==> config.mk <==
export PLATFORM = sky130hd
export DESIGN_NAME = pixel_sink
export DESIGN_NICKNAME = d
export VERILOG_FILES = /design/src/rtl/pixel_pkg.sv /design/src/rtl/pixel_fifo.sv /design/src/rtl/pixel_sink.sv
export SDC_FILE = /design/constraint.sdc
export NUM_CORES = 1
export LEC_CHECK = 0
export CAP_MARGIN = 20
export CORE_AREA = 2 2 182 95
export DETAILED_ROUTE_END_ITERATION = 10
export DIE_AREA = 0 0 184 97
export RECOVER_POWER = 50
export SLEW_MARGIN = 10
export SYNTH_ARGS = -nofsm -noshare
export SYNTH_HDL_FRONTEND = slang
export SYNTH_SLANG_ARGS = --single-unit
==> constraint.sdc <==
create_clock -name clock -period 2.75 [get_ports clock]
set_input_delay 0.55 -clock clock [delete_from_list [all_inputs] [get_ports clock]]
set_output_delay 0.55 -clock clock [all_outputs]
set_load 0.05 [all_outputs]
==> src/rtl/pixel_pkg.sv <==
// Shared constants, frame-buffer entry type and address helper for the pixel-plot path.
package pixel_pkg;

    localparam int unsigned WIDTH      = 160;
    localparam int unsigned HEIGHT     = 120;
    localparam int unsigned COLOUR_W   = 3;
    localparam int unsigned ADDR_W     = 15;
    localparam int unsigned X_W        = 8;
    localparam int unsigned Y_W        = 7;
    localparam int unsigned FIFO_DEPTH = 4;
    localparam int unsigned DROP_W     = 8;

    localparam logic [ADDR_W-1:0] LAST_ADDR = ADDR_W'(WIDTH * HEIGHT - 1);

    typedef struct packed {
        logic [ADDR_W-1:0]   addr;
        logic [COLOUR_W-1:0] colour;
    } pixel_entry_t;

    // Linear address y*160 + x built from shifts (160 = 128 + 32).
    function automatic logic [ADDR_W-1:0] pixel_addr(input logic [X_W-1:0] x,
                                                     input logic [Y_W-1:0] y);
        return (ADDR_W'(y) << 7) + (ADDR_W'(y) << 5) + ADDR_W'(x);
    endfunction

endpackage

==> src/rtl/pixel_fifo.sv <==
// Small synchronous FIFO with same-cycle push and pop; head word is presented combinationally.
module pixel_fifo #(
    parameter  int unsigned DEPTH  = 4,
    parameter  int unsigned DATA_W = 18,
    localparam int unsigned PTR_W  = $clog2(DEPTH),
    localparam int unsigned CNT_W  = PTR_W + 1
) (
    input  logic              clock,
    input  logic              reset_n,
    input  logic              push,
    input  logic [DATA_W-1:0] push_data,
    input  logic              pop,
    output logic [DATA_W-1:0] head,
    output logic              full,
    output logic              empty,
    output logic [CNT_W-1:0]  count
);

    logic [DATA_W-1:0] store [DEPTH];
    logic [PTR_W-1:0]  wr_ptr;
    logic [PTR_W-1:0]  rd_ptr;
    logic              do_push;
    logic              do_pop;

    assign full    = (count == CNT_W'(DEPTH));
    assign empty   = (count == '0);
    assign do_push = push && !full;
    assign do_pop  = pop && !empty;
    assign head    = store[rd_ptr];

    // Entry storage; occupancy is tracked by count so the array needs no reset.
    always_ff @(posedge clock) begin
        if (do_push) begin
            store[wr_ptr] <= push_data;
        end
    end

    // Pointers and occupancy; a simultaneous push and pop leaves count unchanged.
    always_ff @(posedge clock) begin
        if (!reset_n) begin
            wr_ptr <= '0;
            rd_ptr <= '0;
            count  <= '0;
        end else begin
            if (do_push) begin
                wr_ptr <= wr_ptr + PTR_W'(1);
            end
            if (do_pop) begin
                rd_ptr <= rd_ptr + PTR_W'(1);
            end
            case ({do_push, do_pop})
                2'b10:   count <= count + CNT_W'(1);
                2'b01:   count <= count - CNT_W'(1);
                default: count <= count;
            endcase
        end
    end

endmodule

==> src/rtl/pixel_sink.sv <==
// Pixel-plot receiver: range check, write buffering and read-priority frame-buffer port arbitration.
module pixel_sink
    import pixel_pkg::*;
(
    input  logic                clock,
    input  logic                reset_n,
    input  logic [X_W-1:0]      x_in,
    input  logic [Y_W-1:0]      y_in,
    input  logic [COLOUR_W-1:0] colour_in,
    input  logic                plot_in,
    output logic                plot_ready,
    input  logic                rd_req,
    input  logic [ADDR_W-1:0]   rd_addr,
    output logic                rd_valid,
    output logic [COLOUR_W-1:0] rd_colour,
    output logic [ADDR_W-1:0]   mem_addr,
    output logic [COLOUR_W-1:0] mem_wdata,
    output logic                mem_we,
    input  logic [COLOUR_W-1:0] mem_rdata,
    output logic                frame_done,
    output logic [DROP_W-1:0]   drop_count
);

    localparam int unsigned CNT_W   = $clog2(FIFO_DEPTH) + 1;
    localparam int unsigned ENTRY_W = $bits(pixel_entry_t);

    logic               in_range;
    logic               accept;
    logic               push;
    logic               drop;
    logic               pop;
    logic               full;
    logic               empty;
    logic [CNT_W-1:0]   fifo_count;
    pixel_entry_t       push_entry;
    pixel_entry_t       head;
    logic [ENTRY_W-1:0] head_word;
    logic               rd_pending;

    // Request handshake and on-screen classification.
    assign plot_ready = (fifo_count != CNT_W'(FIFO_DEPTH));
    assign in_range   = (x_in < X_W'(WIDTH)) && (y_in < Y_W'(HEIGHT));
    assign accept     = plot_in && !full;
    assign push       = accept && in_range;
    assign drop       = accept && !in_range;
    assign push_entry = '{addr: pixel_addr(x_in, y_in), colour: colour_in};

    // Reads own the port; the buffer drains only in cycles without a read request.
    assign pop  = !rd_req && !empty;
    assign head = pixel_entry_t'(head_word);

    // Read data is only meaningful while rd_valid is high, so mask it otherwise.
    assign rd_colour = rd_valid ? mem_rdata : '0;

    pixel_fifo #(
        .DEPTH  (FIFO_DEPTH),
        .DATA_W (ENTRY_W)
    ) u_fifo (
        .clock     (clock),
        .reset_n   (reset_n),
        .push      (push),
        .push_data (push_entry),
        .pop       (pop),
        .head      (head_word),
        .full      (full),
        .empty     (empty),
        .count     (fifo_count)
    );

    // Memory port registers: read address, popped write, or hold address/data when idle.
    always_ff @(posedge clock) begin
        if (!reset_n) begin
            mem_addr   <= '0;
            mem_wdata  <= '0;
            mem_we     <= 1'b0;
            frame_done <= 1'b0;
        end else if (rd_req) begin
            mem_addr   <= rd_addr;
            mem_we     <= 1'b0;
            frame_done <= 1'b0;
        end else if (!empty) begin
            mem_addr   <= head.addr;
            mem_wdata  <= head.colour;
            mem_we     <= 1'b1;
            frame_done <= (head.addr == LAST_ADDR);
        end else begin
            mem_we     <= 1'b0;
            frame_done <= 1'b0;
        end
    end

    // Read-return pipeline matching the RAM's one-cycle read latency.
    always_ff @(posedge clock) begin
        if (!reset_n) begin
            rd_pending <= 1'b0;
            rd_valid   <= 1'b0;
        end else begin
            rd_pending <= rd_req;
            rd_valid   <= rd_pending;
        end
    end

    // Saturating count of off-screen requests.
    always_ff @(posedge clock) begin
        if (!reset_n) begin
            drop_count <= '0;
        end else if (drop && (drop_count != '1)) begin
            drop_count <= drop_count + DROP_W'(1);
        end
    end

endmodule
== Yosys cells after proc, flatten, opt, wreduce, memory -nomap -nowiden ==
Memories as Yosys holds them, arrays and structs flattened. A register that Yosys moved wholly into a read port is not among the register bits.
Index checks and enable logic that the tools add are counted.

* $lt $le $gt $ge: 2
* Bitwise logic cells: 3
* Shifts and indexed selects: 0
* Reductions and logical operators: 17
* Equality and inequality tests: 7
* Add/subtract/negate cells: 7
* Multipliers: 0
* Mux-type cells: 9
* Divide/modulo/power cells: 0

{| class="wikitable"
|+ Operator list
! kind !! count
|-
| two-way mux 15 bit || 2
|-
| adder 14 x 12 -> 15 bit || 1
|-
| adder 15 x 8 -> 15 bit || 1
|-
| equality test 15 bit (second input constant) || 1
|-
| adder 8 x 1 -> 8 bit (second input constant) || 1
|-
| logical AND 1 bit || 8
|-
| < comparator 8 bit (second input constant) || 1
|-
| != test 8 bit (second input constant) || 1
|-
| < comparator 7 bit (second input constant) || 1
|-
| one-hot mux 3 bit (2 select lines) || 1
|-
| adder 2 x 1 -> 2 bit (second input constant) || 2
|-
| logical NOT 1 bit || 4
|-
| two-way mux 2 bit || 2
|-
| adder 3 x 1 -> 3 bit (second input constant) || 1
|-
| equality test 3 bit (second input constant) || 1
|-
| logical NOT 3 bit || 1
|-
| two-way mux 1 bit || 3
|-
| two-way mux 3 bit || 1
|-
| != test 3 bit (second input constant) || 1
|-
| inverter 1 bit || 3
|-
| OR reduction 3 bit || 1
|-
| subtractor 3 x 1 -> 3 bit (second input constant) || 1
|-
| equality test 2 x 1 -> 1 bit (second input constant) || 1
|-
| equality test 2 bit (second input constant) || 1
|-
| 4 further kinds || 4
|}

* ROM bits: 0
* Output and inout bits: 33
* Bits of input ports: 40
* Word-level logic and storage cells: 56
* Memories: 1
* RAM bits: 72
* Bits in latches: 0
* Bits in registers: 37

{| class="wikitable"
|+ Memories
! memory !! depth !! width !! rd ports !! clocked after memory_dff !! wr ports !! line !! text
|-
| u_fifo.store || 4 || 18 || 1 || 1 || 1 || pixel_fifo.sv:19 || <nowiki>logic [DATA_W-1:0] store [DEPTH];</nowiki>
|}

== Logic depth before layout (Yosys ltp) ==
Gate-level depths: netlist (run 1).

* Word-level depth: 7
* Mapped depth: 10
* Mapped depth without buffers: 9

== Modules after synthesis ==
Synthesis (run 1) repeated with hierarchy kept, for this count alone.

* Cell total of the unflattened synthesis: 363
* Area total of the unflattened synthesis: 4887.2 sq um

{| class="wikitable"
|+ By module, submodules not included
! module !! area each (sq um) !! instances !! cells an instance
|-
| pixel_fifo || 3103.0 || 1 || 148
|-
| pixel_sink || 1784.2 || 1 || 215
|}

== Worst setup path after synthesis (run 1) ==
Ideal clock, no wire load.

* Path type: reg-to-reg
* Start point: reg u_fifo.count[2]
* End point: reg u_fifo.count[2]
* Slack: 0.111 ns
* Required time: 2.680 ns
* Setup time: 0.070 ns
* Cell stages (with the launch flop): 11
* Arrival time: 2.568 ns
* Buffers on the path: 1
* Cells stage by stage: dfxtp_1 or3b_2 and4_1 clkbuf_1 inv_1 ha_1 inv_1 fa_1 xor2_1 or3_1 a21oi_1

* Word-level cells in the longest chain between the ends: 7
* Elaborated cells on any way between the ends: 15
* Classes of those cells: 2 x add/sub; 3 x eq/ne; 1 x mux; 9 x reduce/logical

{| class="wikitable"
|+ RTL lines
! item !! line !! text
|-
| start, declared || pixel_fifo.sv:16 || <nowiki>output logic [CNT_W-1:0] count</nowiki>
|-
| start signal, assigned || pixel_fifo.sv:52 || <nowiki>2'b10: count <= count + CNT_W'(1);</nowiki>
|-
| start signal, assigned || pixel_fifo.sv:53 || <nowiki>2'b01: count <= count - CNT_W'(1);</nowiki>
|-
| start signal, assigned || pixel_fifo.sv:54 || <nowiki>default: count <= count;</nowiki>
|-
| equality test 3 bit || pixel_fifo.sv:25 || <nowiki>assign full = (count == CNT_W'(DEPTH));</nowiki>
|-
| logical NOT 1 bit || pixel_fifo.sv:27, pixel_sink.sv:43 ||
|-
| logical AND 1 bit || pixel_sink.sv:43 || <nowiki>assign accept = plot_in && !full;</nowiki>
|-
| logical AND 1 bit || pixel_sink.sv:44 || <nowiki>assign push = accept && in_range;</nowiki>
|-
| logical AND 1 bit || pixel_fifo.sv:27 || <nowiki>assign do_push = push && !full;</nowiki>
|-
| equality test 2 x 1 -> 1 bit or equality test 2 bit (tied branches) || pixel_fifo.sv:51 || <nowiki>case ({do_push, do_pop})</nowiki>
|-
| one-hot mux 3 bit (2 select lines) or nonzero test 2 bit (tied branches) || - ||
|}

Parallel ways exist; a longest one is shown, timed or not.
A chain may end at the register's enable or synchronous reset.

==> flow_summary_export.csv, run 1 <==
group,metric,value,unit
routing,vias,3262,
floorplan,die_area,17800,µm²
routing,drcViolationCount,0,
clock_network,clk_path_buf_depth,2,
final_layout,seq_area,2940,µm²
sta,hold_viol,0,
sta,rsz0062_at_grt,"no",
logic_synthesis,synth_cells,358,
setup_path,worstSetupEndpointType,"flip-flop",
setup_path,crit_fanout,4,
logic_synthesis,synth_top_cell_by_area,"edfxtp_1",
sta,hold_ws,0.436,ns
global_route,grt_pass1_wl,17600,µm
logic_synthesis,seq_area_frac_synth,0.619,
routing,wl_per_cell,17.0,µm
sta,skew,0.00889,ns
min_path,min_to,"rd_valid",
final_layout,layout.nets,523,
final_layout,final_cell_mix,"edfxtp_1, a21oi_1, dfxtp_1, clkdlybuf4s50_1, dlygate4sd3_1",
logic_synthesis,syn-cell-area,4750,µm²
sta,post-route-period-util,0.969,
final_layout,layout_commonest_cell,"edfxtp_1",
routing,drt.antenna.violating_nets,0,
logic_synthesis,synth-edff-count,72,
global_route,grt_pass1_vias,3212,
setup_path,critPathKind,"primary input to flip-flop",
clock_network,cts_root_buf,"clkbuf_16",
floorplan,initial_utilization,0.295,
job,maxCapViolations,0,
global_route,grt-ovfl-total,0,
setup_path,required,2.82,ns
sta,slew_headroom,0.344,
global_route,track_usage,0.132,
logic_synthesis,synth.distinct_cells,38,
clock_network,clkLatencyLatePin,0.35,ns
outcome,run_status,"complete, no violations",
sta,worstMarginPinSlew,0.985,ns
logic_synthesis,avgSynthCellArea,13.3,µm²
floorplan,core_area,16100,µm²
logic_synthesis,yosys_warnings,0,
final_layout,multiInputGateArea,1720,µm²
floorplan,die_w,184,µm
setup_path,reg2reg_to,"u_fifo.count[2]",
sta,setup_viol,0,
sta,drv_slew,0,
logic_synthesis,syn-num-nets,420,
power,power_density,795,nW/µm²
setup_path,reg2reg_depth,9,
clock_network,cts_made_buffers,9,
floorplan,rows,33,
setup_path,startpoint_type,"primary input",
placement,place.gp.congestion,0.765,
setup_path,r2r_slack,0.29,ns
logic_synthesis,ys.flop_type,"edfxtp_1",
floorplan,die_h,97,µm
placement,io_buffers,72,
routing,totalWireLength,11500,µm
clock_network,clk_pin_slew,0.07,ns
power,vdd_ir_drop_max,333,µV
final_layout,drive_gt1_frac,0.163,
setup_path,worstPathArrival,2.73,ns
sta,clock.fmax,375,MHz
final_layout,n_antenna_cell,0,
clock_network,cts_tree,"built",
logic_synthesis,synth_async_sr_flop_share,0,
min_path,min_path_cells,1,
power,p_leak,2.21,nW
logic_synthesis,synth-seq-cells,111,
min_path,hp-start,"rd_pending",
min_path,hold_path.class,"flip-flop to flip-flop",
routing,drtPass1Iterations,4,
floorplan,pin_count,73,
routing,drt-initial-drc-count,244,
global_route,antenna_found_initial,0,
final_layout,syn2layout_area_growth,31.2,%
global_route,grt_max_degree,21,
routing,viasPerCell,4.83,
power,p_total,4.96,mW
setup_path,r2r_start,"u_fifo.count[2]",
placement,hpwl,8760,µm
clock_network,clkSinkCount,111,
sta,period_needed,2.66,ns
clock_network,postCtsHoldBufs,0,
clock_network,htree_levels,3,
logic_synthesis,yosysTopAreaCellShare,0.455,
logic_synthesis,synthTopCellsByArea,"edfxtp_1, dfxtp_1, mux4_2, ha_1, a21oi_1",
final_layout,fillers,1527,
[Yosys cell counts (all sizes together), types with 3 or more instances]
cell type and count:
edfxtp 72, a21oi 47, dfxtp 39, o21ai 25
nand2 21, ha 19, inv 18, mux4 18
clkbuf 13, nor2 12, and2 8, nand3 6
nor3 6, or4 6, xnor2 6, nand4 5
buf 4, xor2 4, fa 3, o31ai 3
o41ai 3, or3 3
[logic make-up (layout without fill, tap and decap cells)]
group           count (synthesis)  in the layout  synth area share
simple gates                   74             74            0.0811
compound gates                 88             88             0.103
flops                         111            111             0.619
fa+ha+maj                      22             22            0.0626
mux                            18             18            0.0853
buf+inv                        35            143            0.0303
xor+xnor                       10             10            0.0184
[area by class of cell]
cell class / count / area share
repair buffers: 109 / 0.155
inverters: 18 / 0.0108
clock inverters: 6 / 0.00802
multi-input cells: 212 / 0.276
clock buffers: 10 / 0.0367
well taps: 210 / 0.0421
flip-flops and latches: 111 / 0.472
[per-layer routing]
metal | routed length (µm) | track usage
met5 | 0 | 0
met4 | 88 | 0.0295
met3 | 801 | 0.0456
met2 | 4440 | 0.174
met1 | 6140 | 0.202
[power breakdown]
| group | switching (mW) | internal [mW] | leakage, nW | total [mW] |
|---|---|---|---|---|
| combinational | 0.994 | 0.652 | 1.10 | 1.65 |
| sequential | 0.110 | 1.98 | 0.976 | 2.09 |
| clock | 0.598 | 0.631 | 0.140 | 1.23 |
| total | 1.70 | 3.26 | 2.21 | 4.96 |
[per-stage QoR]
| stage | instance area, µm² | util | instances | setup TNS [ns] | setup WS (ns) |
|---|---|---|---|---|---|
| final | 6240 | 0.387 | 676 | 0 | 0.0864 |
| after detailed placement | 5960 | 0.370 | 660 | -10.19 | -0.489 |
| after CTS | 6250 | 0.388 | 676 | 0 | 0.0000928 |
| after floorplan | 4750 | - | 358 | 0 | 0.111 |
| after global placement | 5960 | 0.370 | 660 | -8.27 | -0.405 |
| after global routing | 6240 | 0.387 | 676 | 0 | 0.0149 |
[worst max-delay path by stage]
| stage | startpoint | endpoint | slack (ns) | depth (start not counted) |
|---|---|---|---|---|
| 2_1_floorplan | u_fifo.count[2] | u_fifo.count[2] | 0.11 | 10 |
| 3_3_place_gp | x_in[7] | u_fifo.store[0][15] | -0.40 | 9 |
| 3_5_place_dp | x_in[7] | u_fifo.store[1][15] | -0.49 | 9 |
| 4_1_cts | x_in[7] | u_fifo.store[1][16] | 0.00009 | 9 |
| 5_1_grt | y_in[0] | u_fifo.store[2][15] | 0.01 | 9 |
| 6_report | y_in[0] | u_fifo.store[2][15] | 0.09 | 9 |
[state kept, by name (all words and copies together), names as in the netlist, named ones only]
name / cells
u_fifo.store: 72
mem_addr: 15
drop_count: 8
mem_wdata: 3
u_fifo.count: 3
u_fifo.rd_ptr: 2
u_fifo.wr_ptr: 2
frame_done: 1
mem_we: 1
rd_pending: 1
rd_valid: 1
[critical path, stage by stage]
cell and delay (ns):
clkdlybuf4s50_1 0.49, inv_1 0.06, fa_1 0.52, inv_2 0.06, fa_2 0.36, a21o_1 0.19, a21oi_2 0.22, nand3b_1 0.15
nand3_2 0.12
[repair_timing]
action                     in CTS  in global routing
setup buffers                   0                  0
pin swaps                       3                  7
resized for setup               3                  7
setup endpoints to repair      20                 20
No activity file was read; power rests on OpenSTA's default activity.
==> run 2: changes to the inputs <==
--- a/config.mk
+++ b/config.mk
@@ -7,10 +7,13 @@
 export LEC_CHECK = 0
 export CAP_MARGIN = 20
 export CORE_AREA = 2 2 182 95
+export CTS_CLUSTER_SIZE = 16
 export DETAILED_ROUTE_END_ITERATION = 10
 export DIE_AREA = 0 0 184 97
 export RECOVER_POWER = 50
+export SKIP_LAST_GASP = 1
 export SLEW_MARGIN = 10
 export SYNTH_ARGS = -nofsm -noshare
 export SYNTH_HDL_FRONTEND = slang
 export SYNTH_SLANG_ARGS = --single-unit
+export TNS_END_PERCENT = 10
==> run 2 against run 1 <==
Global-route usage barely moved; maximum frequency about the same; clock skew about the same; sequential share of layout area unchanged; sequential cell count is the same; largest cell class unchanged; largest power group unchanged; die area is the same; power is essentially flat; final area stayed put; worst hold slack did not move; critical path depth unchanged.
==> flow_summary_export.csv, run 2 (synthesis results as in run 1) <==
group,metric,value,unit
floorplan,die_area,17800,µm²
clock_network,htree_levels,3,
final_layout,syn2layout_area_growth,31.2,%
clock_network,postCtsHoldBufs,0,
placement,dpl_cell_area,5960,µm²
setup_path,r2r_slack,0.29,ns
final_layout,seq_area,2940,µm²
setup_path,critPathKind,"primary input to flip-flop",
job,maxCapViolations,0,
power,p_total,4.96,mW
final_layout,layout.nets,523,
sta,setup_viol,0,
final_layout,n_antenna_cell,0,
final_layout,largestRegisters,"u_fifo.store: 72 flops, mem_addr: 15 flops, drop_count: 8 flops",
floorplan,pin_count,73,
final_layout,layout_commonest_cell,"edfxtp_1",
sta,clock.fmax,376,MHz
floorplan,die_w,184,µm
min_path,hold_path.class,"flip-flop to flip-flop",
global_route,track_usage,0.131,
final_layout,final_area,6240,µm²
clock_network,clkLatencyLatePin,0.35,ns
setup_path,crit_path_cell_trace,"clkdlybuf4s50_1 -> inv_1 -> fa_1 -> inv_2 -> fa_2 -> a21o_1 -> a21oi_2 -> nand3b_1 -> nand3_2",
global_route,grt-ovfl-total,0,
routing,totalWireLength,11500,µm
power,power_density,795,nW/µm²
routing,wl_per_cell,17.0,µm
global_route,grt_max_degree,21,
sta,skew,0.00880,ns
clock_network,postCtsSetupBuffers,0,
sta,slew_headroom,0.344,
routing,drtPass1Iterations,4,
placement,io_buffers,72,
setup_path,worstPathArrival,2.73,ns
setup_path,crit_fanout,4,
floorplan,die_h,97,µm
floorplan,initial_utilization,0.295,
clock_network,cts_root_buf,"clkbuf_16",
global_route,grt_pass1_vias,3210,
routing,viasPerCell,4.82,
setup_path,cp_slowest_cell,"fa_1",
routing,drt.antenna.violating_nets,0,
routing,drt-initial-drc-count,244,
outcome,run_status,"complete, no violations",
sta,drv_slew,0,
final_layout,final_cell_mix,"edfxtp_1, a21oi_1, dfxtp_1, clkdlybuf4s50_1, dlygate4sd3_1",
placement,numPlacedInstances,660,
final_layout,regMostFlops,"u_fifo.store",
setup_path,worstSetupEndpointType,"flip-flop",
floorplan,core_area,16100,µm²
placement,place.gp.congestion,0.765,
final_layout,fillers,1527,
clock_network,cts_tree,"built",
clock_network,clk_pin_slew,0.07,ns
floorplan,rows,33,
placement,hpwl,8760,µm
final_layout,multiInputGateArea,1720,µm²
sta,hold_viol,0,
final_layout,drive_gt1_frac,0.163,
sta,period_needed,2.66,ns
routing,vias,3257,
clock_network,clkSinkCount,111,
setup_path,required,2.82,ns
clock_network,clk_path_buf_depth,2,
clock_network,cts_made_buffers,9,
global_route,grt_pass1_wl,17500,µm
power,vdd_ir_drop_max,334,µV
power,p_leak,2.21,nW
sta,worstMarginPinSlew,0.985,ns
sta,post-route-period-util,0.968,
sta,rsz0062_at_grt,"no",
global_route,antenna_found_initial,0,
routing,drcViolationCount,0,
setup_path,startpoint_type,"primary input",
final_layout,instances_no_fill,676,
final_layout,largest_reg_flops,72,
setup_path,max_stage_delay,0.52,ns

——————

WORK ITEM
For each line in the entries that holds "HEIGHT", return that line.

THE ANSWER
    localparam int unsigned HEIGHT     = 120;
    localparam logic [ADDR_W-1:0] LAST_ADDR = ADDR_W'(WIDTH * HEIGHT - 1);
    assign in_range   = (x_in < X_W'(WIDTH)) && (y_in < Y_W'(HEIGHT));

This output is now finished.